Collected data
___

`design/flow/config.mk`:
```
export PLATFORM = sky130hd
export DESIGN_NAME = riscv_cpu
export DESIGN_NICKNAME = riscv_cpu
export VERILOG_FILES = /design/flow/design.v
export SDC_FILE = /design/flow/constraint.sdc
export NUM_CORES = 4
export LEC_CHECK = 0
export CAP_MARGIN = 20
export CORE_MARGIN = 2
export CORE_UTILIZATION = 52
export SLEW_MARGIN = 20
```
`design/flow/constraint.sdc`:
```
create_clock -name core_clock -period 4.95 [get_ports {clk}]
set_input_delay 0.9900 -clock core_clock [delete_from_list [all_inputs] [get_ports {clk}]]
set_output_delay 0.9900 -clock core_clock [all_outputs]
set_load 0.01 [all_outputs]
```
`design/flow/design.v`:
```
`timescale 10ns / 1ns
`timescale 10ns / 1ns
module riscv_cpu(
	input  rst,
	input  clk,
	output reg [31:0] PC,
	output Inst_Req_Valid,
	input Inst_Req_Ack,
	input  [31:0] Instruction,
	input Inst_Valid,
	output Inst_Ack,
	output [31:0] Address,
	output MemWrite,
	output [31:0] Write_data,
	output [3:0] Write_strb,
	output MemRead,
	input Mem_Req_Ack,
	input  [31:0] Read_data,
	input Read_data_Valid,
	output Read_data_Ack
);
reg [31:0] IR ;
reg [31:0] MDR;
reg [31:0] PC_reg;
reg [31:0] ALU_reg;
reg [31:0] RF_reg1;
reg [31:0] RF_reg2;
wire RegWrite_Valid;
wire MemRead_Valid ;
wire MemWrite_Valid;
wire [31:0] ALUResult;
wire        zero     ;
wire [31:0] PCset   ;
wire [31:0] PCadd4  ;
wire [31:0] PCoffset;
wire [31:0] signextend_out;
wire [31:0] zeroextend_out;
wire [31:0] shiftleft2_out;
wire [31:0]sext;
wire [31:0]sext_b;
wire [31:0]sext_u;
wire [9:0]ALUOp;
wire [2:0]ALUSrcA;
wire [2:0]ALUSrcB;
wire [3:0]RegSrc;
wire [1:0]Branch;
wire      Reg_Write;   
wire      RegWrite;
wire      BranchPerf;
wire [7:0]MemSrc;
wire      DataRead; 
wire      PCWrite;
wire      IRWrite;
wire      PCSrc;
wire [4 :0] RF_waddr ;
wire [4 :0] RF_raddr1;
wire [4 :0] RF_raddr2;
wire        RF_wen   ;
wire [31:0] RF_wdata ;
wire [31:0] RF_rdata1;
wire [31:0] RF_rdata2;
wire [31:0] ALU_data1;
wire [31:0] ALU_data2;
wire [31:0] MemOutput;
wire [31:0] RegOutput;
wire IR_wen;
assign IR_wen = ~DataRead & IRWrite;
always @(posedge clk) 
begin
    IR <= IR_wen ? Instruction : IR;
end
always @(posedge clk) 
begin
    MDR <= DataRead ? Read_data : MDR;
end
always @(posedge clk) 
begin
    ALU_reg <= ALUResult;
end
always @(posedge clk) 
begin
    RF_reg1 <= RF_rdata1;
end
always @(posedge clk) 
begin
    RF_reg2 <= RF_rdata2;
end
always @(posedge clk) 
begin
    if(rst)
        PC_reg <= PC_reg;
    else
        PC_reg <= PC;
end
always@(posedge clk) 
begin
    if(rst)
         PC <= 32'd0;
    else                  
        PC <= (PCWrite | BranchPerf) ? PCset : PC;           
end
assign BranchPerf = (Branch[0] & zero) | (Branch[1] &~zero);
assign PCset = PCSrc ? ALUResult : ALU_reg; 
control Control(
    clk,
    rst,
    Inst_Req_Ack,
    IR,
    Inst_Valid,
    Mem_Req_Ack,
    Read_data_Valid,
    sext,
    sext_b,
    sext_u,    
    ALUOp,
    ALUSrcA,
    ALUSrcB,
    RegSrc,
    Branch,
    RegWrite,   
    MemSrc,
    Inst_Req_Valid,  
    Inst_Ack,
    MemRead,
    MemWrite, 
    Read_data_Ack,
    DataRead, 
    PCWrite,
    IRWrite,
    PCSrc
);
assign RF_waddr  = IR[11: 7];
assign RF_raddr1 = IR[19:15];
assign RF_raddr2 = IR[24:20];
assign RF_wen    = RegWrite ;
reg_file Reg_file(
    clk,
    rst,
    RF_waddr,
    RF_raddr1,
    RF_raddr2,
    RF_wen,
    RF_wdata,
    RF_rdata1,
    RF_rdata2
);
assign ALU_data1  = (ALUSrcA == 2'b01) ? PC      :
                    (ALUSrcA == 2'b10) ? PC-4    :
                                         RF_reg1 ; 
assign ALU_data2  = (ALUSrcB == 2'b01) ? sext     : 
                    (ALUSrcB == 2'b10) ? sext_b   :
                    (ALUSrcB == 2'b11) ? 32'd4    :
                                         RF_reg2;
alu ALU(
    ALU_data1,
    ALU_data2,
    ALUOp,
    zero,
    ALUResult
);
mem_operation MemOperation(
    MemSrc,
    MDR,
    RF_reg2,
    ALU_reg[1:0],
    MemOutput,
    RegOutput,
    Write_strb
);
assign Address    = {ALU_reg[31:2], 2'b00};
assign Write_data = RegOutput;
assign RF_wdata = RegSrc[0] ? MemOutput:
                  RegSrc[1] ? sext_u:
                  RegSrc[2] ? PC_reg:
                  RegSrc[3] ? ALU_reg:                 
                              ALU_reg;
endmodule
`timescale 10ns / 1ns
module control(
    input clk,
    input rst,
    input  Inst_Req_Ack,
    input  [31:0]inst,
    input  Inst_Valid,
    input  Mem_Req_Ack,
    input  Read_data_Valid,
    output [31:0]sext,
    output [31:0]sext_b,
    output [31:0]sext_u,        
    output [9:0]alu_op,
    output [2:0]alu_src_a,
    output [2:0]alu_src_b,
    output [3:0]reg_src,
    output [1:0]branch,
    output      reg_write,   
    output [7:0]mem_src,
    output Inst_Req_Valid,  
    output Inst_Ack,
    output MemRead,
    output MemWrite, 
    output Read_data_Ack,
    output data_read, 
    output pc_write,
    output ir_write,
    output pc_src
);
wire  [6:0]inst_6_0  ;
wire  [2:0]inst_14_12;
wire  [6:0]inst_31_25;
assign inst_6_0   = inst[6 : 0];
assign inst_14_12 = inst[14:12];
assign inst_31_25 = inst[31:25];
wire type_j;
wire type_r;
wire type_s;
wire type_b;
wire type_i;
wire type_u;
wire type_l;
wire type_ical ;
assign type_j = (inst_6_0==7'b1101111);
assign type_r = (inst_6_0==7'b0110011);
assign type_s = (inst_6_0==7'b0100011);
assign type_b = (inst_6_0==7'b1100011);
assign type_i =  type_l   | type_ical | inst_jalr;
assign type_u  =  inst_lui | inst_auipc;
assign type_ical = (inst_6_0==7'b0010011);
assign type_l    = (inst_6_0==7'b0000011);
wire inst_lui  ;
wire inst_auipc;
wire inst_jal  ;
wire inst_jalr ;
wire inst_beq  ;
wire inst_bne  ;
wire inst_blt  ;
wire inst_bge  ;
wire inst_bltu ;
wire inst_bgeu ;
wire inst_lb   ;
wire inst_lh   ;
wire inst_lw   ;
wire inst_lbu  ;
wire inst_lhu  ;
wire inst_sb   ;
wire inst_sh   ;
wire inst_sw   ;
wire inst_addi ;
wire inst_slti ;
wire inst_sltiu;
wire inst_xori ;
wire inst_ori  ;
wire inst_andi ;
wire inst_slli ;
wire inst_srli ;
wire inst_srai ;
wire inst_add  ;
wire inst_sub  ;
wire inst_sll  ;
wire inst_slt  ;
wire inst_sltu ;
wire inst_xor  ;
wire inst_srl  ;
wire inst_sra  ;
wire inst_or   ;
wire inst_and  ;
assign inst_lui   = (inst_6_0==7'b0110111  );
assign inst_auipc = (inst_6_0==7'b0010111);
assign inst_jal   = (type_j);
assign inst_jalr  = (inst_6_0==7'b1100111 & inst_14_12==3'b000 );
assign inst_beq   = (type_b & inst_14_12==3'b000  );
assign inst_bne   = (type_b & inst_14_12==3'b001  );
assign inst_blt   = (type_b & inst_14_12==3'b100  );
assign inst_bge   = (type_b & inst_14_12==3'b101  );
assign inst_bltu  = (type_b & inst_14_12==3'b110 );
assign inst_bgeu  = (type_b & inst_14_12==3'b111 );
assign inst_lb    = (type_l & inst_14_12==3'b000   );
assign inst_lh    = (type_l & inst_14_12==3'b001   );
assign inst_lw    = (type_l & inst_14_12==3'b010   );
assign inst_lbu   = (type_l & inst_14_12==3'b100  );
assign inst_lhu   = (type_l & inst_14_12==3'b101  );
assign inst_sb    = (type_s & inst_14_12==3'b000   );
assign inst_sh    = (type_s & inst_14_12==3'b001   );
assign inst_sw    = (type_s & inst_14_12==3'b010   );
assign inst_addi  = (type_ical & inst_14_12==3'b000 );
assign inst_slti  = (type_ical & inst_14_12==3'b010 );
assign inst_sltiu = (type_ical & inst_14_12==3'b011);
assign inst_xori  = (type_ical & inst_14_12==3'b100 );
assign inst_ori   = (type_ical & inst_14_12==3'b110  );
assign inst_andi  = (type_ical & inst_14_12==3'b111 );
assign inst_slli  = (type_ical & inst_14_12==3'b001 & inst_31_25==7'b0000000);
assign inst_srli  = (type_ical & inst_14_12==3'b101 & inst_31_25==7'b0000000);
assign inst_srai  = (type_ical & inst_14_12==3'b101 & inst_31_25==7'b0100000);
assign inst_add   = (type_r & inst_14_12==3'b000  & inst_31_25==7'b0000000);
assign inst_sub   = (type_r & inst_14_12==3'b000  & inst_31_25==7'b0100000);
assign inst_sll   = (type_r & inst_14_12==3'b001  & inst_31_25==7'b0000000);
assign inst_slt   = (type_r & inst_14_12==3'b010  & inst_31_25==7'b0000000);
assign inst_sltu  = (type_r & inst_14_12==3'b011 & inst_31_25==7'b0000000);
assign inst_xor   = (type_r & inst_14_12==3'b100  & inst_31_25==7'b0000000);
assign inst_srl   = (type_r & inst_14_12==3'b101  & inst_31_25==7'b0000000);
assign inst_sra   = (type_r & inst_14_12==3'b101  & inst_31_25==7'b0100000);
assign inst_or    = (type_r & inst_14_12==3'b110   & inst_31_25==7'b0000000);
assign inst_and   = (type_r & inst_14_12==3'b111  & inst_31_25==7'b0000000);
wire [9:0]alu_op_tmp     ;
wire [2:0]alu_src_a_tmp  ;
wire [2:0]alu_src_b_tmp  ;
wire [3:0]reg_src_tmp    ;
wire [1:0]branch_tmp     ;
wire      reg_write_tmp  ;    
wire [7:0]mem_src_tmp    ;
assign alu_op_tmp[0] = type_l     | type_s    | inst_jalr  |
                       inst_addi  | inst_add  | inst_jal   |
                       inst_auipc ;
assign alu_op_tmp[1] = inst_beq   | inst_bne  | inst_sub   ;
assign alu_op_tmp[2] = inst_blt   | inst_bge  | inst_slti  |
                       inst_slt   ;
assign alu_op_tmp[3] = inst_bltu  | inst_bgeu | inst_sltiu |
                       inst_sltu  ;
assign alu_op_tmp[4] = inst_andi  | inst_and  ;
assign alu_op_tmp[5] = inst_or    | inst_ori  ;
assign alu_op_tmp[6] = inst_xor   | inst_xori ;
assign alu_op_tmp[7] = inst_sll   | inst_slli ;
assign alu_op_tmp[8] = inst_srl   | inst_srli ;
assign alu_op_tmp[9] = inst_sra   | inst_srai ; 
assign alu_src_a_tmp = (inst_auipc | type_j) ? 2'b10: 2'b00;   
assign alu_src_b_tmp = (type_i | type_s | type_j | inst_auipc) ? 2'b01: 2'b00; 
assign branch_tmp[0] = inst_beq   | inst_bge  | inst_bgeu ;
assign branch_tmp[1] = inst_bne   | inst_blt  | inst_bltu ;
assign mem_src_tmp[0] = inst_lw   ;
assign mem_src_tmp[1] = inst_lb   ;
assign mem_src_tmp[2] = inst_lbu  ;
assign mem_src_tmp[3] = inst_lh   ;
assign mem_src_tmp[4] = inst_lhu  ;
assign mem_src_tmp[5] = inst_sw   ;
assign mem_src_tmp[6] = inst_sb   ;
assign mem_src_tmp[7] = inst_sh   ;
assign reg_write_tmp  = type_u | type_r | type_j | type_ical | inst_jalr | type_l;
assign reg_src_tmp[0] = type_l   ;
assign reg_src_tmp[1] = inst_lui ;
assign reg_src_tmp[2] = inst_jalr| type_j;
assign reg_src_tmp[3] = 1'b0;
wire [31:0]imm_i;
wire [31:0]imm_s;
wire [31:0]imm_b;
wire [31:0]imm_u;
wire [31:0]imm_j;
assign imm_i  = {{21{inst[31]}}, inst[30:20]};
assign imm_s  = {{21{inst[31]}}, inst[30:25], inst[11:7]};
assign imm_b  = {{20{inst[31]}}, inst[7], inst[30:25], inst[11:8], 1'b0};
assign imm_u  = {inst[31:12], 12'b0};
assign imm_j  = {{12{inst[31]}}, inst[19:12], inst[20], inst[30:21], 1'b0};
assign sext = ({32{type_i}} & {imm_i})
            | ({32{type_s}} & {imm_s})
            | ({32{type_b}} & {imm_b})
            | ({32{type_u}} & {imm_u})
            | ({32{type_j}} & {imm_j});
assign sext_b = imm_b;
assign sext_u = imm_u;
reg [3:0]current_state;
wire [3:0]next_state;
wire [ 3:0] IF_next;
wire [ 3:0] IW_next;
wire [ 3:0] ID_next;
wire [ 3:0] EX_next;  
wire [ 3:0] LD_next;
wire [ 3:0] RW_next;
wire [ 3:0] ST_next;
wire [ 3:0] WB_next;
assign IF_next    = (Inst_Req_Ack) ? 4'b0001: 4'b0000; 
assign IW_next    = (Inst_Valid)   ? 4'b0010: 4'b0001;  
assign ID_next    = 4'b0011;
assign EX_next    = (type_l) ? 4'b0110:
                    (type_s) ? 4'b0101:
                    (type_b) ? 4'b0000:
                               4'b0100;                                             
assign LD_next    = (Mem_Req_Ack)     ? 4'b0111: 4'b0110 ;
assign RW_next    = (Read_data_Valid) ? 4'b0100 : 4'b0111;
assign ST_next    = (Mem_Req_Ack)     ? 4'b0000 : 4'b0101 ;
assign WB_next    = 4'b0000;
assign next_state = (current_state == 4'b0000)  ? IF_next :
                    (current_state == 4'b0001)  ? IW_next :
                    (current_state == 4'b0010)  ? ID_next :
                    (current_state == 4'b0011)  ? EX_next :
                    (current_state == 4'b0110)  ? LD_next :
                    (current_state == 4'b0111) ? RW_next :
                    (current_state == 4'b0101)  ? ST_next :
                    (current_state == 4'b0100)  ? WB_next :
                                            4'b0000;
always@(posedge clk) begin     
    current_state <= (rst) ? 4'b1000 : next_state;
end
assign Inst_Req_Valid = (current_state == 4'b0000);    
assign Inst_Ack       = (current_state == 4'b0001 || current_state == 4'b1000);  
assign MemRead        = (current_state == 4'b0110);
assign MemWrite       = (current_state == 4'b0101);      
assign Read_data_Ack  = (current_state == 4'b0111);
assign alu_op    = (current_state == 4'b0000 || current_state == 4'b0010) ? 10'b0000000001:   
                   alu_op_tmp   ;
assign alu_src_a = (current_state == 4'b0000) ? 2'b01:
                   (current_state == 4'b0010) ? 2'b10:  
                   alu_src_a_tmp; 
assign alu_src_b = (current_state == 4'b0000) ? 2'b11:
                   (current_state == 4'b0010) ? 2'b10:
                   alu_src_b_tmp;
assign reg_src   = (current_state == 4'b0100) ? reg_src_tmp : 3'b0001;
assign branch    = (current_state == 4'b0000 || current_state == 4'b0001 || current_state == 4'b0010 || current_state == 4'b1000) ? 2'b0 : branch_tmp ;
assign mem_src   = (current_state == 4'b0000 || current_state == 4'b0001 || current_state == 4'b0010 || current_state == 4'b1000) ? 8'b0 : mem_src_tmp;
assign reg_write = (current_state == 4'b0100) ? reg_write_tmp : 1'b0;
assign data_read = (current_state == 4'b0111 && Read_data_Ack && Read_data_Valid);  
assign pc_write  = (current_state == 4'b0000 && Inst_Req_Ack  && Inst_Req_Valid || current_state == 4'b0011 && (type_j || inst_jalr));
assign ir_write  = (current_state == 4'b0001 && Inst_Valid && Inst_Ack);     
assign pc_src    = (current_state == 4'b0000 || current_state == 4'b0011 && (type_j || inst_jalr));
endmodule
`timescale 10ns / 1ns
module alu(
    input [32 - 1:0] A,
    input [32 - 1:0] B,
    input [9:0] alu_op,
    output Zero,
    output [32 - 1:0] Result
);
wire alu_add ;    
wire alu_sub ;    
wire alu_slt ;    
wire alu_sltu;    
wire alu_and ;    
wire alu_or  ;    
wire alu_xor ;    
wire alu_sll ;    
wire alu_srl ;    
wire alu_sra ;    
assign alu_add  = alu_op[0];
assign alu_sub  = alu_op[1];
assign alu_slt  = alu_op[2];
assign alu_sltu = alu_op[3];
assign alu_and  = alu_op[4];
assign alu_or   = alu_op[5];
assign alu_xor  = alu_op[6];
assign alu_sll  = alu_op[7];
assign alu_srl  = alu_op[8];
assign alu_sra  = alu_op[9];
wire [31:0] add_sub_result; 
wire [31:0] slt_result; 
wire [31:0] sltu_result;
wire [31:0] and_result;
wire [31:0] or_result;
wire [31:0] xor_result;
wire [31:0] sll_result; 
wire [31:0] srl_result; 
wire [31:0] sra_result; 
wire [31:0] adder_a     ;
wire [31:0] adder_b     ;
wire [33:0] adder_result;
wire        adder_cin   ;
assign adder_a      = A;
assign adder_b      = (alu_sub | alu_slt) ? ~B : B;
assign adder_cin    = (alu_sub | alu_slt);
assign adder_result = {adder_a,adder_cin} + {adder_b,adder_cin};
assign add_sub_result = adder_result[32:1];
assign slt_result[31:1] = 31'b0;
assign slt_result[0]    = (A[31]  & ~B[31])
                        | ((A[31] ~^ B[31]) & adder_result[32]);
assign sltu_result[31:1] = 31'b0;
assign sltu_result[0]    = (A < B);                        
assign and_result = A & B;
assign or_result  = A | B;
assign xor_result = A ^ B;
assign sll_result = A << B[4:0];
assign sra_result = {{31{A[31]}}, 1'b0} << ~(B[4:0]) | A >> B[4:0];
assign srl_result = A >> B[4:0];
assign Zero     = ({Result} == 32'b0);
assign Result     = ({32{alu_add | alu_sub}} & add_sub_result)
                  | ({32{alu_slt          }} & slt_result    )
                  | ({32{alu_sltu         }} & sltu_result   )
                  | ({32{alu_and          }} & and_result    )
                  | ({32{alu_or           }} & or_result     )
                  | ({32{alu_xor          }} & xor_result    )
                  | ({32{alu_sll          }} & sll_result    )
                  | ({32{alu_sra          }} & sra_result    )
                  | ({32{alu_srl          }} & srl_result    );                                    
endmodule
`timescale 10ns / 1ns
module mem_operation(
    input  [7 :0]control_code,
    input  [31:0]mem_input,
    input  [31:0]reg_input,
    input  [1 :0]ea,    
    output [31:0]mem_output,
    output [31:0]reg_output,
    output [3 :0]write_strb
);
wire [31:0] lw_result ;
wire [31:0] lb_result ;
wire [31:0] lbu_result;
wire [31:0] lh_result ;
wire [31:0] lhu_result;
assign lw_result  = mem_input;
assign lb_result  = ({32{ea==2'b00}} & {{24{mem_input[ 7]}},mem_input[7 : 0]})
                  | ({32{ea==2'b01}} & {{24{mem_input[15]}},mem_input[15: 8]})
                  | ({32{ea==2'b10}} & {{24{mem_input[23]}},mem_input[23:16]})
                  | ({32{ea==2'b11}} & {{24{mem_input[31]}},mem_input[31:24]});
assign lbu_result = ({32{ea==2'b00}} & {{24'd0},mem_input[7 : 0]})
                  | ({32{ea==2'b01}} & {{24'd0},mem_input[15: 8]})
                  | ({32{ea==2'b10}} & {{24'd0},mem_input[23:16]})
                  | ({32{ea==2'b11}} & {{24'd0},mem_input[31:24]});
assign lh_result  = ({32{ea[1]==1'b0}} & {{16{mem_input[15]}},mem_input[15: 0]})               
                  | ({32{ea[1]==1'b1}} & {{16{mem_input[31]}},mem_input[31:16]});
assign lhu_result = ({32{ea[1]==1'b0}} & {{16'd0},mem_input[15: 0]})
                  | ({32{ea[1]==1'b1}} & {{16'd0},mem_input[31:16]});
assign mem_output = ({32{control_code[0]}} & lw_result )
                  | ({32{control_code[1]}} & lb_result )
                  | ({32{control_code[2]}} & lbu_result)
                  | ({32{control_code[3]}} & lh_result )
                  | ({32{control_code[4]}} & lhu_result); 
wire [3:0] sw_strb ;
wire [3:0] sb_strb ;
wire [3:0] sh_strb ;
assign sw_strb  = 4'b1111;
assign sb_strb  = ({4{ea==2'b00}} & 4'b0001)
                | ({4{ea==2'b01}} & 4'b0010)
                | ({4{ea==2'b10}} & 4'b0100)
                | ({4{ea==2'b11}} & 4'b1000);
assign sh_strb  = ({4{ea[1]==1'b0}} & 4'b0011)
                | ({4{ea[1]==1'b1}} & 4'b1100);
assign write_strb = ({4{control_code[5]}} & sw_strb )
                  | ({4{control_code[6]}} & sb_strb )
                  | ({4{control_code[7]}} & sh_strb );
wire [31:0] sw_result ;
wire [31:0] sb_result ;
wire [31:0] sh_result ;
assign sw_result  = reg_input;
assign sb_result  = ({32{ea[1:0]==2'b00}} & {24'd0,reg_input[ 7: 0]      })
                  | ({32{ea[1:0]==2'b01}} & {16'd0,reg_input[ 7: 0], 8'd0})
                  | ({32{ea[1:0]==2'b10}} & { 8'd0,reg_input[ 7: 0],16'd0})
                  | ({32{ea[1:0]==2'b11}} & {      reg_input[ 7: 0],24'd0});
assign sh_result  = ({32{ea[1]==1'b0 }} & {16'd0,reg_input[15: 0]})
                  | ({32{ea[1]==1'b1 }} & {reg_input[15: 0],16'd0});
assign reg_output = ({32{control_code[5]}} & sw_result )
                  | ({32{control_code[6]}} & sb_result )
                  | ({32{control_code[7]}} & sh_result );
endmodule
`timescale 10 ns / 1 ns
module reg_file(
	input clk,
	input rst,
	input [5 - 1:0] waddr,
	input [5 - 1:0] raddr1,
	input [5 - 1:0] raddr2,
	input wen,
	input [32 - 1:0] wdata,
	output [32 - 1:0] rdata1,
	output [32 - 1:0] rdata2
);
	reg [32-1:0] rf[32 - 1:0];
	assign rdata1=rf[raddr1];
	assign rdata2=rf[raddr2];
	always@(posedge clk)
	begin
	  	if(rst)
	  	begin
	  		rf[0]<=0;
			rf[1]<=0;
	  		rf[2]<=0;
			rf[3]<=0;
	  		rf[4]<=0;
			rf[5]<=0;
	  		rf[6]<=0;
			rf[7]<=0;
	  		rf[8]<=0;
			rf[9]<=0;
	  		rf[10]<=0;
			rf[11]<=0;
	  		rf[12]<=0;
			rf[13]<=0;
	  		rf[14]<=0;
			rf[15]<=0;
	  		rf[16]<=0;
			rf[17]<=0;
	  		rf[18]<=0;
			rf[19]<=0;
	  		rf[20]<=0;
			rf[21]<=0;
	  		rf[22]<=0;
			rf[23]<=0;
	  		rf[24]<=0;
			rf[25]<=0;
	  		rf[26]<=0;
			rf[27]<=0;
	  		rf[28]<=0;
			rf[29]<=0;
	  		rf[30]<=0;
			rf[31]<=0;															
		end
		else 
		begin
			if(wen==1&&waddr!=0)
			begin
				rf[waddr]<=wdata;
			end
		end
	end
endmodule
```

___

-- What you are asked to do --
Go through the entries and copy every line that has "BranchPerf".

-- Expected answer --
wire      BranchPerf;
        PC <= (PCWrite | BranchPerf) ? PCset : PC;           
assign BranchPerf = (Branch[0] & zero) | (Branch[1] &~zero);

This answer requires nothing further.